Question

If n=1+x, where x is the product of 4 consecutive positive integers, then which of the following is/are true?
1. n is odd;
2. n is prime
3. n is a perfect square

• A. 1 and 3 only
• B. 1 and 2 only
• C. 1 only
• D. None of these

Answer 1

The Correct Option is C

To determine which statements about n are true, let's analyze the given condition:

Step 1: Define the problem. We have n = 1 + x, where x is the product of 4 consecutive positive integers, i.e., x = k(k+1)(k+2)(k+3) for some positive integer k.

Step 2: Check if n is odd. Since x = k(k+1)(k+2)(k+3) includes 4 consecutive integers, at least one of these integers is even, making x even.
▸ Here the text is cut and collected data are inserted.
Source: an optimization exercise on an open RTL-to-GDS flow (aim: small area, a short achievable clock period and few clock cycles per item). Production flows keep margins and buffers that such runs may drop.
Function was checked by simulation only, so behaviour that the tests miss may differ from the original.
Power is estimated from default activity; no workload was simulated.

Design trit_dma_top, start of the top module:
module trit_dma_top (
    input  wire                       i_clk,
    input  wire                       i_arst,
    output logic                      o_finish_int,
    input  wire                       i_slave_write,
    input  wire                       i_slave_read,
    input  trit_dma_pkg::saddr_t      i_slave_address,
    input  trit_dma_pkg::sword_t      i_slave_writedata,
    input  wire [32/8-1:0]   i_slave_byteenable,
    output trit_dma_pkg::sword_t      o_slave_readdata,
    output logic                      o_slave_waitrequest,
    output logic                      o_slave_readdatavalid,
    output trit_dma_pkg::maddr_t      o_master_address,
    output logic                      o_master_read,
    output logic                      o_master_write,
    output trit_dma_pkg::mword_t      o_master_writedata,
    output logic [16-1:0]      o_master_byteenable,
    input  wire                       i_master_waitrequest,
    input  trit_dma_pkg::mword_t      i_master_readdata,
    input  wire                       i_master_readdatavalid
);
Size in the first run: roughly 1200 cells after synthesis, ~220 flip-flops, ~13000 um2 of cells after synthesis.
clock: 5.0 ns
lec_check: 0
cap_margin: 20
core_margin: 2
core_utilization: 65
cts_buf_list: sky130_fd_sc_hd__clkbuf_16
cts_cluster_diameter: 100
cts_cluster_size: 20
setup_slack_margin: 2.0
slew_margin: 20
synth_hierarchical: 1
tns_end_percent: 0
standard.sh (not shown) runs the stock make flow with config.mk's settings and CLKGATE_MAP_FILE= SYNTH_SCRIPT=/design/flow/synth_recipe.tcl, a recipe that flattens the netlist after the stock synthesis.
==> flow/flow/run.sh <==
#!/bin/bash
set -euo pipefail
cd "$(dirname "$0")/.."
bash standard.sh BUFFER_PORTS_ARGS="-buffer_cell sky130_fd_sc_hd__buf_1" finish > standard_flow.log 2>&1
The baseline produced a clean layout.
Testbench counts at the start, summed over its fixed seeds: cycles 5,659, transfers 320.
Next try:
Settings changed: CTS_BUF_LIST sky130_fd_sc_hd__clkbuf_16 to not set, CTS_CLUSTER_DIAMETER 100 to 200, CTS_CLUSTER_SIZE 20 to 25.
What happened:
- count of clock-buffer cells in the layout is higher by 3
- final cell count hardly moves
- hold slack is better by 0.0041 ns
- sequential share of layout area is higher by 0.15 points
- die area does not change
- worst setup slack is worse by 0.0089 ns
- design area is lower slightly
- first-iteration DRC count is lower by roughly a tenth
- core utilization is lower by 0.30 points
- synthesized area stays the same
- via count is lower slightly
Next try:
Settings changed: CTS_CLUSTER_DIAMETER 200 to 100.
First-iteration DRC count does not change.
Total power is unchanged.
Synthesized cell count does not change.
Flip-flop and latch count is unchanged.
Wire length is unchanged.
Register-to-register slack hardly moves.
Via count stays the same.


## v36
The RTL this note starts from:
==> flow/design.v <==
`default_nettype none
package trit_dma_pkg;
    typedef logic [128-1:0] mword_t;
    typedef logic [28-1:0] maddr_t;
    typedef logic [32-1:0] sword_t;
    typedef logic [3-1:0] saddr_t;
    typedef logic [1:0] trit_t;
    typedef logic [2*27-1:0] trit_row_t;
    typedef logic [63:0] tick_t;
    typedef enum logic [1:0] {
        IDLE,
        LOAD,
        STORE,
        DONE
    } seq_state_t;
endpackage
`default_nettype wire
`timescale 1ns/1ps
`default_nettype none
module trit_dma_top (
    input  wire                       i_clk,
    input  wire                       i_arst,
    output logic                      o_finish_int,
    input  wire                       i_slave_write,
    input  wire                       i_slave_read,
    input  trit_dma_pkg::saddr_t      i_slave_address,
    input  trit_dma_pkg::sword_t      i_slave_writedata,
    input  wire [32/8-1:0]   i_slave_byteenable,
    output trit_dma_pkg::sword_t      o_slave_readdata,
    output logic                      o_slave_waitrequest,
    output logic                      o_slave_readdatavalid,
    output trit_dma_pkg::maddr_t      o_master_address,
    output logic                      o_master_read,
    output logic                      o_master_write,
    output trit_dma_pkg::mword_t      o_master_writedata,
    output logic [16-1:0]      o_master_byteenable,
    input  wire                       i_master_waitrequest,
    input  trit_dma_pkg::mword_t      i_master_readdata,
    input  wire                       i_master_readdatavalid
);
    localparam int DEPTH = 3;           
    localparam int PTR_W = (DEPTH > 1) ? $clog2(DEPTH) : 1;
    localparam int NB    = 16;
    localparam int LASTW = 6 - 1;
    trit_dma_pkg::sword_t src_reg;
    trit_dma_pkg::sword_t dst_reg;
    trit_dma_pkg::tick_t  tick_cnt;
    logic                 busy;
    logic                 finish;
    logic                 first;      
    logic                 start;
    assign o_slave_waitrequest   = 1'b0;
    assign o_slave_readdatavalid = i_slave_read;
    assign o_finish_int          = finish;
    assign start = i_slave_write && (i_slave_address == 3'd0) &&
                   i_slave_byteenable[0] && i_slave_writedata[1];
    always_ff @(posedge i_clk or posedge i_arst) begin
        if (i_arst) begin
            src_reg <= '0;
            dst_reg <= '0;
        end else if (i_slave_write) begin
            for (int i = 0; i < 32/8; i++) begin
                if (i_slave_byteenable[i]) begin
                    if (i_slave_address == 3'd1) src_reg[8*i +: 8] <= i_slave_writedata[8*i +: 8];
                    if (i_slave_address == 3'd2) dst_reg[8*i +: 8] <= i_slave_writedata[8*i +: 8];
                end
            end
        end
    end
    always_ff @(posedge i_clk or posedge i_arst) begin
        if (i_arst) begin
            tick_cnt <= '0;
        end else if (first) begin
            tick_cnt <= '0;
        end else if (busy) begin
            tick_cnt <= tick_cnt + 1'b1;
        end
    end
    always_comb begin
        case (i_slave_address)
            3'd0:      o_slave_readdata = {30'd0, busy, finish};
            3'd1:     o_slave_readdata = src_reg;
            3'd2:     o_slave_readdata = dst_reg;
            3'd3: o_slave_readdata = tick_cnt[31:0];
            3'd4: o_slave_readdata = tick_cnt[63:32];
            default:         o_slave_readdata = '0;
        endcase
    end
    logic [2:0]       rd_idx;     
    logic [2:0]       wr_idx;     
    logic [1:0]       avail;      
    logic [1:0]       cred;       
    logic             rd_q;
    logic             wr_q;
    logic             rd_acc;
    logic             wr_acc;
    logic             last_wr;
    logic [2:0]       rd_idx_n;
    logic [2:0]       wr_idx_n;
    logic [1:0]       avail_n;
    logic [1:0]       cred_n;
    logic             room_n;
    logic             rd_n;
    logic             wr_n;
    trit_dma_pkg::maddr_t addr_q;     
    assign o_master_read       = rd_q;
    assign o_master_write      = wr_q;
    assign rd_acc              = rd_q && !i_master_waitrequest;
    assign wr_acc              = wr_q && !i_master_waitrequest;
    assign last_wr             = wr_acc && (wr_idx == 3'(LASTW));
    assign o_master_byteenable = {16{1'b1}};
    assign o_master_address    = addr_q;
    assign rd_idx_n = rd_idx + 3'(rd_acc);
    assign wr_idx_n = wr_idx + 3'(wr_acc);
    assign avail_n  = avail + 2'(i_master_readdatavalid) - 2'(wr_acc);
    assign cred_n   = cred - 2'(rd_acc) + 2'(wr_acc);
    assign room_n   = (rd_idx_n != 3'(LASTW + 1)) && (cred_n != 2'd0);
    assign rd_n     = (rd_q && i_master_waitrequest) ||
                      (!(wr_q && i_master_waitrequest) && room_n);
    assign wr_n     = (wr_q && i_master_waitrequest) ||
                      (!(rd_q && i_master_waitrequest) && !room_n && (avail_n != 2'd0));
    always_ff @(posedge i_clk) begin
        if (start) begin
            addr_q <= src_reg[28-1:0];
        end else if (wr_n) begin
            addr_q <= dst_reg[28-1:0] + 28'(wr_idx_n);
        end else begin
            addr_q <= src_reg[28-1:0] + 28'(rd_idx_n);
        end
    end
    always_ff @(posedge i_clk or posedge i_arst) begin
        if (i_arst) begin
            busy   <= 1'b0;
            finish <= 1'b0;
            first  <= 1'b0;
            rd_q   <= 1'b0;
            wr_q   <= 1'b0;
            rd_idx <= '0;
            wr_idx <= '0;
            avail  <= '0;
            cred   <= '0;
        end else begin
            first <= start;
            if (start) begin
                busy   <= 1'b1;
                finish <= 1'b0;
                rd_q   <= 1'b1;
                wr_q   <= 1'b0;
                rd_idx <= '0;
                wr_idx <= '0;
                avail  <= '0;
                cred   <= 2'(DEPTH);
            end else begin
                rd_idx <= rd_idx_n;
                wr_idx <= wr_idx_n;
                avail  <= avail_n;
                cred   <= cred_n;
                if (last_wr) begin
                    busy   <= 1'b0;
                    finish <= 1'b1;
                    rd_q   <= 1'b0;
                    wr_q   <= 1'b0;
                end else if (busy) begin
                    rd_q <= rd_n;
                    wr_q <= wr_n;
                end
            end
        end
    end
    logic [2*NB-1:0]  buf_q [DEPTH];
    logic [DEPTH-1:0] rx_sel;     
    logic [DEPTH-1:0] wr_sel;     
    logic             tail_ok;    
    always_ff @(posedge i_clk or posedge i_arst) begin
        if (i_arst) begin
            rx_sel  <= DEPTH'(1);
            wr_sel  <= DEPTH'(1);
            tail_ok <= 1'b1;
        end else if (start) begin
            rx_sel  <= DEPTH'(1);
            wr_sel  <= DEPTH'(1);
            tail_ok <= 1'b1;
        end else begin
            if (i_master_readdatavalid) rx_sel <= {rx_sel[DEPTH-2:0], rx_sel[DEPTH-1]};
            if (wr_acc) begin
                wr_sel  <= {wr_sel[DEPTH-2:0], wr_sel[DEPTH-1]};
                tail_ok <= (wr_idx != 3'(LASTW - 1));
            end
        end
    end
    always_ff @(posedge i_clk) begin
        for (int e = 0; e < DEPTH; e++) begin
            if (i_master_readdatavalid && rx_sel[e]) begin
                for (int j = 0; j < NB; j++) buf_q[e][2*j +: 2] <= i_master_readdata[8*j +: 2];
            end
        end
    end
    always_comb begin
        logic [1:0] t;
        for (int j = 0; j < NB; j++) begin
            t = '0;
            for (int e = 0; e < DEPTH; e++) begin
                if (wr_sel[e] && (j == 0 || e != (LASTW % DEPTH) || tail_ok)) t = t | buf_q[e][2*j +: 2];
            end
            o_master_writedata[8*j +: 8] = {{6{t[1]}}, t};
        end
    end
endmodule
`default_nettype wire
Settings: LEC_CHECK=0, CAP_MARGIN=20, CORE_MARGIN=2, CORE_UTILIZATION=65, CTS_CLUSTER_DIAMETER=100, CTS_CLUSTER_SIZE=30, SETUP_SLACK_MARGIN=2.0, SLEW_MARGIN=20, TNS_END_PERCENT=0; clock period 5.0 ns.
Scripts as last shown in full above: flow/flow/run.sh
The final layout from v36, which completed every stage, passed the timing, DRC and antenna checks at the end of the flow.
Testbench counts of v36, summed over its fixed seeds: cycles 5,654, transfers 320.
Therefore, x is an even number, making 1 + x an odd number because adding 1 to an even number results in an odd number. So, statement 1 is true.

Step 3: Check if n is prime. For n = 1 + x to be prime, it should have no positive divisors other than 1 and itself. However, since x is a product of 4 consecutive integers, it is always greater than 1. Thus, n = 1 + x will never represent a prime number because it results in an integer that can be divided by other numbers. Hence, statement 2 is false.

Step 4: Check if n is a perfect square. A perfect square is an integer that is the square of an integer. Since x is the product of 4 consecutive integers, x increases rapidly, and consequently, 1 + x typically doesn't form perfect squares due to inconsistent patterns. Therefore, statement 3 is false.

Ultimately, only statement 1 is true, so the correct answer is 1 only.